Observability
LLMOps includes comprehensive observability features for monitoring LLM requests, tracking costs, and analyzing usage patterns across your applications.
Overview
The observability system provides:
- Request Logging: Automatic capture of all LLM requests with metadata
- Cost Tracking: Real-time cost calculation with provider-specific pricing
- Usage Analytics: Token usage, latency metrics, and success rates
- Custom Tagging: Add your own metadata for filtering and analysis
Automatic Request Logging
Every request through LLMOps is automatically logged with the following data:
| Field | Description |
|---|---|
| Request ID | Unique identifier for tracing (UUID) |
| Config/Variant | Which config and variant served the request |
| Environment | The environment the request was made in |
| Provider/Model | The LLM provider and model used |
| Token Usage | Prompt, completion, and total tokens |
| Cost | Calculated cost in micro-dollars |
| Latency | Request duration in milliseconds |
| Status Code | HTTP response status |
| Streaming | Whether the request used streaming |
| Custom Tags | User-defined metadata for filtering |
Request Tracing
Each request is assigned a unique requestId that is returned in the response headers:
x-llmops-request-id: 550e8400-e29b-41d4-a716-446655440000Use this ID to:
- Correlate requests across your application logs
- Look up specific requests in the dashboard
- Debug issues with individual requests
Custom Tags
Add custom metadata to requests for filtering, grouping, and cost attribution.
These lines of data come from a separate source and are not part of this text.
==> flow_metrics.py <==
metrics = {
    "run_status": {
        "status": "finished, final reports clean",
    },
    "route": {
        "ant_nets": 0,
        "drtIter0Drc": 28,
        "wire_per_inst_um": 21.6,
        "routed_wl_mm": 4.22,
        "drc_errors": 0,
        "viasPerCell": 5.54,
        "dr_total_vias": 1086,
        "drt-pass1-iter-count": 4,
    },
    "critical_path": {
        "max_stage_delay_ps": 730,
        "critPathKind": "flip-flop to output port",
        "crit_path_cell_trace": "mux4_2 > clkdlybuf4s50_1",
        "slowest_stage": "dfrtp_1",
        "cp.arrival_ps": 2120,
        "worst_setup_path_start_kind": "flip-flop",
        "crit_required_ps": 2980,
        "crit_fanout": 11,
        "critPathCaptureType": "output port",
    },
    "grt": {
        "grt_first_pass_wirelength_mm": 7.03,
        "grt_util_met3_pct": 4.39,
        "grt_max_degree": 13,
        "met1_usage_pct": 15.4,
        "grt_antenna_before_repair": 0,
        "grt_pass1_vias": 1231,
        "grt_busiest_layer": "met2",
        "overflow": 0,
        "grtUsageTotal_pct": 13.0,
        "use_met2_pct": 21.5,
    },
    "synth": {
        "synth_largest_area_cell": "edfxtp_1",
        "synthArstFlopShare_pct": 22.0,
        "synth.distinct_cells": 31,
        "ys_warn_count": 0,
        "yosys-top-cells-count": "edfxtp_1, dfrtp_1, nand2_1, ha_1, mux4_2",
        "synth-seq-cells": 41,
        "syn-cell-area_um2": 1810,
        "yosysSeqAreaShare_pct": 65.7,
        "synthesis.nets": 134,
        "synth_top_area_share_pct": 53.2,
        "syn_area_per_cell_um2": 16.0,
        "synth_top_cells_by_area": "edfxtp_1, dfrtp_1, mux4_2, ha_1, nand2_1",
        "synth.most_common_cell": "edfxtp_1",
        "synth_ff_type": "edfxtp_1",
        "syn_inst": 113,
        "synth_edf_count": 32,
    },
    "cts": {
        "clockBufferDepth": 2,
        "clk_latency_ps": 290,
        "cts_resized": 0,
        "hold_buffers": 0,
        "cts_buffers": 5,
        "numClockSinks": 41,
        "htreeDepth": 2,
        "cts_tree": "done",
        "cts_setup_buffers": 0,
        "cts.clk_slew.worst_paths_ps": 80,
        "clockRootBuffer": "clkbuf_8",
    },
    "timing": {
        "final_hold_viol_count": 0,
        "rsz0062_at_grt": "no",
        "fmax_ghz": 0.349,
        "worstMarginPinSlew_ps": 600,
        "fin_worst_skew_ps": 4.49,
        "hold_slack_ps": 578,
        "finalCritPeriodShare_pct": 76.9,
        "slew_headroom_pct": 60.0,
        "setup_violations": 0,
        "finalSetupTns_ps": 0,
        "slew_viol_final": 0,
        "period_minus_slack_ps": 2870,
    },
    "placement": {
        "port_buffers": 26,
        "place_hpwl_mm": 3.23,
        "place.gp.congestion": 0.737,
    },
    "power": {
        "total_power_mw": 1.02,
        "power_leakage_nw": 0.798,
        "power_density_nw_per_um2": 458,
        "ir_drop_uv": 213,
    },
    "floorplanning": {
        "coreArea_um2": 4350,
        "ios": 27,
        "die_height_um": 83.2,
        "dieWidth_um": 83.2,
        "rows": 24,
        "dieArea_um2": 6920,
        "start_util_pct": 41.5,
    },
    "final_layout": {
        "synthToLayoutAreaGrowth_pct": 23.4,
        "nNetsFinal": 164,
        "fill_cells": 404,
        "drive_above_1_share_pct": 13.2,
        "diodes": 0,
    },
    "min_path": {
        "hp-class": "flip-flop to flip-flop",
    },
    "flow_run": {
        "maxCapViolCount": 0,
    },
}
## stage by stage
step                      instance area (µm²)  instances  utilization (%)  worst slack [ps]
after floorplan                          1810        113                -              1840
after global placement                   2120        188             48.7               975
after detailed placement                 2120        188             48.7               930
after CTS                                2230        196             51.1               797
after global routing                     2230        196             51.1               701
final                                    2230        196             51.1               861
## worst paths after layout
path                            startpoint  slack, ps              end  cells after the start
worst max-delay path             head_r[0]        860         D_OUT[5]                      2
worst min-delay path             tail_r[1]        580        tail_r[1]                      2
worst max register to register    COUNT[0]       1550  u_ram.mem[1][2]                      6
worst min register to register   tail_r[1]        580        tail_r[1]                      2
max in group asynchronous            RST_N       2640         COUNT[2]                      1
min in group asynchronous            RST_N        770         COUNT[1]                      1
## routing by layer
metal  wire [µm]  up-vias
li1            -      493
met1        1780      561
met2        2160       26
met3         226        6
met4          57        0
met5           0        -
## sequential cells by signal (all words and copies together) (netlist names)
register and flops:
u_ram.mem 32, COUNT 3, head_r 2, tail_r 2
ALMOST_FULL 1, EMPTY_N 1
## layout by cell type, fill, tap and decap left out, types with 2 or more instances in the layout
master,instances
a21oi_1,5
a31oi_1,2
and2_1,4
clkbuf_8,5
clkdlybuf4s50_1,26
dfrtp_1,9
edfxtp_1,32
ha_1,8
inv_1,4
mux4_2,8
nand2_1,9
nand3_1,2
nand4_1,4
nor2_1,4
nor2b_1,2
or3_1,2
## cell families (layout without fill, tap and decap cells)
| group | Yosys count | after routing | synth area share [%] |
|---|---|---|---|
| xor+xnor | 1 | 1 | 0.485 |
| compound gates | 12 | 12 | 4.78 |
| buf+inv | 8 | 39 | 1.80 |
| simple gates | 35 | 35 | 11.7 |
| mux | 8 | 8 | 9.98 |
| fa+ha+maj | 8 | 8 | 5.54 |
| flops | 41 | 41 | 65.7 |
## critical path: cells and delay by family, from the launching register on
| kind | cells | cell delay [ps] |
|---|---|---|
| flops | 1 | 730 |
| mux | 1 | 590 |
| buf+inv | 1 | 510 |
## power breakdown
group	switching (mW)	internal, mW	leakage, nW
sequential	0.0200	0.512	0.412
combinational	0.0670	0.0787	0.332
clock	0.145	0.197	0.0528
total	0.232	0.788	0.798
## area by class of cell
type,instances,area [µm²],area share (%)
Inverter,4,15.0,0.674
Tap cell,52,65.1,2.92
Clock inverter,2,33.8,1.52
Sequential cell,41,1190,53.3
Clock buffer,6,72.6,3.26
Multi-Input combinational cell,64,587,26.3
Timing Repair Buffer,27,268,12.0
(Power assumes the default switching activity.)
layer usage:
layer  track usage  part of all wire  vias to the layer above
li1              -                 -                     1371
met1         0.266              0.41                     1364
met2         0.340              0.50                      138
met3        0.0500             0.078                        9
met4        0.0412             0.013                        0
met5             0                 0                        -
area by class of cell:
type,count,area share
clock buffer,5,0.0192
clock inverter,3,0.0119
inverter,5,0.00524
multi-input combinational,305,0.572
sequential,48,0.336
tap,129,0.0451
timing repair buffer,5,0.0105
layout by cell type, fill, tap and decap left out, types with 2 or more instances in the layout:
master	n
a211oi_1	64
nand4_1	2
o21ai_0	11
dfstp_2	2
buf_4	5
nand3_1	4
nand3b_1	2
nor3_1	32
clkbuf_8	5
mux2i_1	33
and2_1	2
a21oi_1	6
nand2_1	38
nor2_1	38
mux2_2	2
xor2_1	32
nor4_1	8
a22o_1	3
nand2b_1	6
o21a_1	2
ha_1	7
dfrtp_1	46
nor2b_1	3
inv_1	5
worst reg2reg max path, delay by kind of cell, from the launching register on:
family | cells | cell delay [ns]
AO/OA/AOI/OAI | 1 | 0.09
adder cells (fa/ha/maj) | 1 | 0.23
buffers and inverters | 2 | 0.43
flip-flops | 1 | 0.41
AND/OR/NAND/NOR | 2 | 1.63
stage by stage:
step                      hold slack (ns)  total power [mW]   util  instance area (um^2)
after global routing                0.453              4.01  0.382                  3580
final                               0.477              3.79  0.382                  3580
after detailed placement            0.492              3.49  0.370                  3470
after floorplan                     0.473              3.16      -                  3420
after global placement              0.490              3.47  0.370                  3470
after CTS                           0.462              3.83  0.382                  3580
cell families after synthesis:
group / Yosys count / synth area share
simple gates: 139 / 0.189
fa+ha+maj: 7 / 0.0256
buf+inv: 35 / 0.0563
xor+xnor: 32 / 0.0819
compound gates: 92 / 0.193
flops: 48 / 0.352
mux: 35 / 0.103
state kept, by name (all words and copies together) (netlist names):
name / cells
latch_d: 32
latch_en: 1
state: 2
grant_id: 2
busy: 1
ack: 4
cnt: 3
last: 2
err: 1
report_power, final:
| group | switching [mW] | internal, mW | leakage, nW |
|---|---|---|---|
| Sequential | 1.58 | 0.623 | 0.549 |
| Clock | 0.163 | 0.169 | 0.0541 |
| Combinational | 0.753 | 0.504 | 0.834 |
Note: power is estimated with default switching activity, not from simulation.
File: src/flat_wrapper.sv
// flat-port wrapper written by rule: the top's interface ports become plain ports
module recovery_csr_restorer_flat import recovery_csr_pkg::*;
#(
  parameter int unsigned NumCsrs = 7
)
  (clk_i, rst_ni, start_i, read_enable_o, recovery_csr_i, busy_o, done_o, error_o, csr_req, csr_addr, csr_wdata, csr_gnt, csr_rdata);
  recovery_csr_restorer_if csr_i ();
  input  logic clk_i;
  input  logic rst_ni;
  input  logic start_i;
  output logic read_enable_o;
  input  csrs_intf_t recovery_csr_i;
  output logic busy_o;
  output logic done_o;
  output logic error_o;
  output wire logic [$bits(csr_i.req)-1:0] csr_req;
  output wire logic [$bits(csr_i.addr)-1:0] csr_addr;
  output wire logic [$bits(csr_i.wdata)-1:0] csr_wdata;
  input wire logic [$bits(csr_i.gnt)-1:0] csr_gnt;
  input wire logic [$bits(csr_i.rdata)-1:0] csr_rdata;
  assign csr_req = csr_i.req;
  assign csr_addr = csr_i.addr;
  assign csr_wdata = csr_i.wdata;
  assign csr_i.gnt = csr_gnt;
  assign csr_i.rdata = csr_rdata;
  recovery_csr_restorer #(.NumCsrs(NumCsrs)) u_core (.clk_i(clk_i), .rst_ni(rst_ni), .start_i(start_i), .read_enable_o(read_enable_o), .recovery_csr_i(recovery_csr_i), .csr(csr_i), .busy_o(busy_o), .done_o(done_o), .error_o(error_o));
endmodule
Tags are passed in the metadata field using the OpenAI SDK and can be used to filter requests in the dashboard.
Common Use Cases
| Tag | Example Value | Purpose |
|---|---|---|
tenantSlug | acme-corp | Multi-tenant cost attribution |
userId | user_123 | Track per-user usage and spending |
feature | chat, summarize | Analyze usage by product feature |
sessionId | sess_abc123 | Group requests within a user session |
environment | staging | Additional environment context |
Using Tags with OpenAI SDK
import OpenAI from 'openai';
const openai = new OpenAI({
baseURL: 'http://localhost:3000/llmops/api/genai/v1',
apiKey: 'your-environment-secret',
defaultHeaders: {
'x-llmops-config': 'your-config-id',
},
});
const response = await openai.chat.completions.create({
model: 'gpt-4o-mini',
messages: [{ role: 'user', content: 'Hello!' }],
// @ts-ignore - LLMOps extension
metadata: {
tenantSlug: 'acme-corp',
userId: 'user_123',
feature: 'customer-support',
},
});Multi-Tenant Example
For SaaS applications serving multiple tenants, use tenantSlug to track costs and usage per customer:
async function chat(tenantSlug: string, userId: string, message: string) {
const response = await openai.chat.completions.create({
model: 'gpt-4o-mini',
messages: [{ role: 'user', content: message }],
// @ts-ignore - LLMOps extension
metadata: {
tenantSlug,
userId,
},
});
return response;
}
// Usage
await chat('acme-corp', 'user_456', 'How do I reset my password?');
await chat('globex-inc', 'user_789', 'What are your business hours?');Then in the dashboard, filter by tenantSlug to:
- View total costs per tenant for billing
- Compare usage patterns across tenants
- Identify high-usage customers
- Debug tenant-specific issues
Filtering by Tags
In the Observability dashboard, use the tag filters to narrow down requests:
- Navigate to Observability > Requests
- Use the tag filter dropdown to select a tag key (e.g.,
tenantSlug) - Select or search for a tag value (e.g.,
acme-corp) - View filtered requests and aggregated metrics
Tags are stored as JSONB, allowing flexible key-value pairs without schema changes.
Cost Tracking
LLMOps automatically calculates costs for each request using up-to-date pricing data from providers.
Cost Breakdown
Costs are tracked at multiple levels:
| Metric | Description |
|---|---|
| Input Cost | Cost of prompt/input tokens |
| Output Cost | Cost of completion/output tokens |
| Total Cost | Combined input + output cost |
| Cached Tokens | Tokens served from cache (if applicable) |
Cost Analysis
The dashboard provides cost breakdowns by:
- Time Period: Daily, hourly, or custom date ranges
- Model: Compare costs across different models
- Provider: Analyze spending by provider
- Config: Track costs per use case
Dashboard
Navigate to the Observability section in the LLMOps dashboard to access:
Overview
The overview dashboard displays:
- Total Cost: Aggregate spending with input/output breakdown
- Total Requests: Request count with success rate
- Total Tokens: Token usage with prompt/completion split
- Average Latency: Response times with min/max values
- Charts: Cost, requests, and tokens over time
Requests
The requests page provides:
- Paginated Table: Browse all logged requests
- Column Visibility: Customize which columns to display
- Filtering: Filter by environment, config, variant, model, or tags
- Date Range: Select custom time periods
Costs
Detailed cost analysis with:
- Aggregations: By model, provider, or config
- Time Series: Cost trends over time
- Comparisons: Side-by-side cost analysis
Performance
LLMOps uses a batch writer for efficient log ingestion:
- Buffered Writes: Logs are buffered in memory and flushed periodically
- Batch Inserts: Multiple logs are inserted in a single database operation
- Non-Blocking: Logging does not block request processing
- Retry Logic: Failed batches are re-queued for retry
Default configuration:
| Setting | Default | Description |
|---|---|---|
flushIntervalMs | 2000 | Time between batch flushes |
maxBatchSize | 100 | Max logs before forced flush |
Example Use Cases
| Use Case | How to Implement |
|---|---|
| Track user spending | Add userId tag, query costs grouped by tag |
| Monitor feature usage | Add feature tag, analyze requests by feature |
| Debug slow requests | Filter by latency in dashboard, inspect details |
| Compare model costs | Use cost-by-model endpoint or dashboard view |
| Audit production requests | Filter by environment, export request logs |
| A/B test analysis | Tag requests with variant, compare metrics |